> WHAT YOU NEED TO DO: Which lines of the records below contain the word "from"? Copy each of them out.

> Saved data entries:
┌────────
==> src/rtl/int_ctrl_multi.sv <==
// int_ctrl_multi: multi-source interrupt controller.
// Synchronises NUM_SRC asynchronous interrupt lines, latches them per source
// as edge or level pendings, masks them with ENABLE and presents the
// lowest-index eligible source to the core as a single request with a
// vector-table address. One interrupt is in flight at a time: the request is
// held until int_ack, and the source stays in service until rti_done.
module int_ctrl_multi #(
  parameter int                NUM_SRC     = 4,
  parameter int                DATA_W      = 8,
  parameter logic [DATA_W-1:0] VEC_BASE    = 8'h01,
  parameter int                SYNC_STAGES = 2
) (
  input  logic               clk,
  input  logic               rst,
  input  logic [NUM_SRC-1:0] irq_in,
  input  logic               cfg_we,
  input  logic [1:0]         cfg_addr,
  input  logic [DATA_W-1:0]  cfg_wdata,
  output logic [DATA_W-1:0]  cfg_rdata,
  output logic               int_out,
  input  logic               int_ack,
  output logic [DATA_W-1:0]  vec_addr,
  input  logic               rti_done,
  output logic               busy
);

  localparam int ID_W = (NUM_SRC > 1) ? $clog2(NUM_SRC) : 1;

  localparam logic [1:0] ADDR_ENABLE = 2'd0;
  localparam logic [1:0] ADDR_MODE   = 2'd1;
  localparam logic [1:0] ADDR_PEND   = 2'd2;
  localparam logic [1:0] ADDR_STATUS = 2'd3;

  typedef enum logic [1:0] {
    ST_IDLE = 2'd0,
    ST_REQ  = 2'd1,
    ST_SVC  = 2'd2
  } state_t;

  // Lowest-index set bit of a request vector (zero when none is set).
  function automatic logic [ID_W-1:0] lowest_set(input logic [NUM_SRC-1:0] v);
    logic [ID_W-1:0] r;
    r = '0;
    for (int i = NUM_SRC - 1; i >= 0; i--) begin
      r = v[i] ? ID_W'(i) : r;
    end
    return r;
  endfunction

  // Synchroniser and edge detector
  logic [SYNC_STAGES-1:0][NUM_SRC-1:0] sync_q;
  logic [NUM_SRC-1:0]                  prev_q;
  logic [NUM_SRC-1:0]                  sync_s;
  logic [NUM_SRC-1:0]                  edge_s;

  // Configuration and pending registers
  logic [NUM_SRC-1:0] enable_q, enable_d;
  logic [NUM_SRC-1:0] mode_q, mode_d;
  logic [NUM_SRC-1:0] pend_q, pend_d;

  // Arbitration / FSM
  state_t             state_q;
  logic [ID_W-1:0]    id_q;
  logic [DATA_W-1:0]  vec_addr_q;
  logic               int_out_q;
  logic               busy_q;
  logic [NUM_SRC-1:0] eligible_s;
  logic [ID_W-1:0]    win_s;
  logic [NUM_SRC-1:0] ack_clr_s;

  // Register read path
  logic [DATA_W-1:0]  status_s;
  logic [DATA_W-1:0]  rdata_d;
  logic [DATA_W-1:0]  cfg_rdata_q;

  logic en_wr_s, mode_wr_s, pend_wr_s;
  logic [NUM_SRC-1:0] wdata_src_s;

  assign sync_s      = sync_q[SYNC_STAGES-1];
  assign edge_s      = sync_s & ~prev_q;
  assign en_wr_s     = cfg_we && (cfg_addr == ADDR_ENABLE);
  assign mode_wr_s   = cfg_we && (cfg_addr == ADDR_MODE);
  assign pend_wr_s   = cfg_we && (cfg_addr == ADDR_PEND);
  assign wdata_src_s = cfg_wdata[NUM_SRC-1:0];
  assign eligible_s  = pend_q & enable_q;
  assign win_s       = lowest_set(eligible_s);

  // Upper write-data bits carry no configuration when NUM_SRC < DATA_W.
  generate
    if (NUM_SRC < DATA_W) begin : g_wdata_pad
      logic wdata_unused_s;
      assign wdata_unused_s = ^cfg_wdata[DATA_W-1:NUM_SRC];
    end
  endgenerate

  // Shift raw lines through the synchroniser, then keep one delayed copy for edge detection.
  always_ff @(posedge clk or posedge rst) begin
    if (rst) begin
      sync_q <= '0;
      prev_q <= '0;
    end else begin
      sync_q <= {sync_q[SYNC_STAGES-2:0], irq_in};
      prev_q <= sync_s;
    end
  end

  // Pending-clear request from the core accepting the latched source.
  always_comb begin
    ack_clr_s = '0;
    if ((state_q == ST_REQ) && int_ack) begin
      ack_clr_s[id_q] = 1'b1;
    end else begin
      ack_clr_s = '0;
    end
  end

  // Next ENABLE/MODE from full-width config writes.
  always_comb begin
    if (en_wr_s) begin
      enable_d = wdata_src_s;
    end else begin
      enable_d = enable_q;
    end
    if (mode_wr_s) begin
      mode_d = wdata_src_s;
    end else begin
      mode_d = mode_q;
    end
  end

  // Next PEND: level sources track the synced line; edge sources latch, with a new edge beating any clear.
  always_comb begin
    pend_d = pend_q;
    for (int i = 0; i < NUM_SRC; i++) begin
      if (!mode_q[i]) begin
        // Switching level->edge discards the level state; only a coincident edge survives.
        if (mode_wr_s && wdata_src_s[i]) begin
          pend_d[i] = edge_s[i];
        end else begin
          pend_d[i] = sync_s[i];
        end
      end else begin
        if (edge_s[i]) begin
          pend_d[i] = 1'b1;
        end else if ((pend_wr_s && wdata_src_s[i]) || ack_clr_s[i]) begin
          pend_d[i] = 1'b0;
        end else begin
          pend_d[i] = pend_q[i];
        end
      end
    end
  end

  // Configuration and pending state registers.
  always_ff @(posedge clk or posedge rst) begin
    if (rst) begin
      enable_q <= '0;
      mode_q   <= '0;
      pend_q   <= '0;
    end else begin
      enable_q <= enable_d;
      mode_q   <= mode_d;
      pend_q   <= pend_d;
    end
  end

  // Request/service FSM with registered core-side outputs.
  always_ff @(posedge clk or posedge rst) begin
    if (rst) begin
      state_q    <= ST_IDLE;
      id_q       <= '0;
      vec_addr_q <= VEC_BASE;
      int_out_q  <= 1'b0;
      busy_q     <= 1'b0;
    end else begin
      case (state_q)
        ST_IDLE: begin
          if (|eligible_s) begin
            state_q    <= ST_REQ;
            id_q       <= win_s;
            vec_addr_q <= VEC_BASE + DATA_W'(win_s);
            int_out_q  <= 1'b1;
            busy_q     <= 1'b1;
          end else begin
            int_out_q  <= 1'b0;
            busy_q     <= 1'b0;
          end
        end
        ST_REQ: begin
          // Acknowledge takes precedence over a simultaneous withdrawal.
          if (int_ack) begin
            state_q   <= ST_SVC;
            int_out_q <= 1'b0;
            busy_q    <= 1'b1;
          end else if (!eligible_s[id_q]) begin
            state_q   <= ST_IDLE;
            int_out_q <= 1'b0;
            busy_q    <= 1'b0;
          end else begin
            int_out_q <= 1'b1;
            busy_q    <= 1'b1;
          end
        end
        ST_SVC: begin
          int_out_q <= 1'b0;
          if (rti_done) begin
            state_q <= ST_IDLE;
            busy_q  <= 1'b0;
          end else begin
            busy_q  <= 1'b1;
          end
        end
        default: begin
          state_q   <= ST_IDLE;
          int_out_q <= 1'b0;
          busy_q    <= 1'b0;
        end
      endcase
    end
  end

  // STATUS word: {busy, in_service, id}, zero-padded.
  always_comb begin
    status_s = '0;
    status_s[ID_W+1:0] = {busy_q, (state_q == ST_SVC), id_q};
  end

  // Read-data mux for the addressed register.
  always_comb begin
    rdata_d = '0;
    case (cfg_addr)
      ADDR_ENABLE: rdata_d[NUM_SRC-1:0] = enable_q;
      ADDR_MODE:   rdata_d[NUM_SRC-1:0] = mode_q;
      ADDR_PEND:   rdata_d[NUM_SRC-1:0] = pend_q;
      ADDR_STATUS: rdata_d = status_s;
      default:     rdata_d = '0;
    endcase
  end

  // Registered read data, one cycle behind cfg_addr.
  always_ff @(posedge clk or posedge rst) begin
    if (rst) begin
      cfg_rdata_q <= '0;
    end else begin
      cfg_rdata_q <= rdata_d;
    end
  end

  assign cfg_rdata = cfg_rdata_q;
  assign int_out   = int_out_q;
  assign vec_addr  = vec_addr_q;
  assign busy      = busy_q;

endmodule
└────────
> SOLUTION TO THE PROBLEM:
  // Pending-clear request from the core accepting the latched source.
  // Next ENABLE/MODE from full-width config writes.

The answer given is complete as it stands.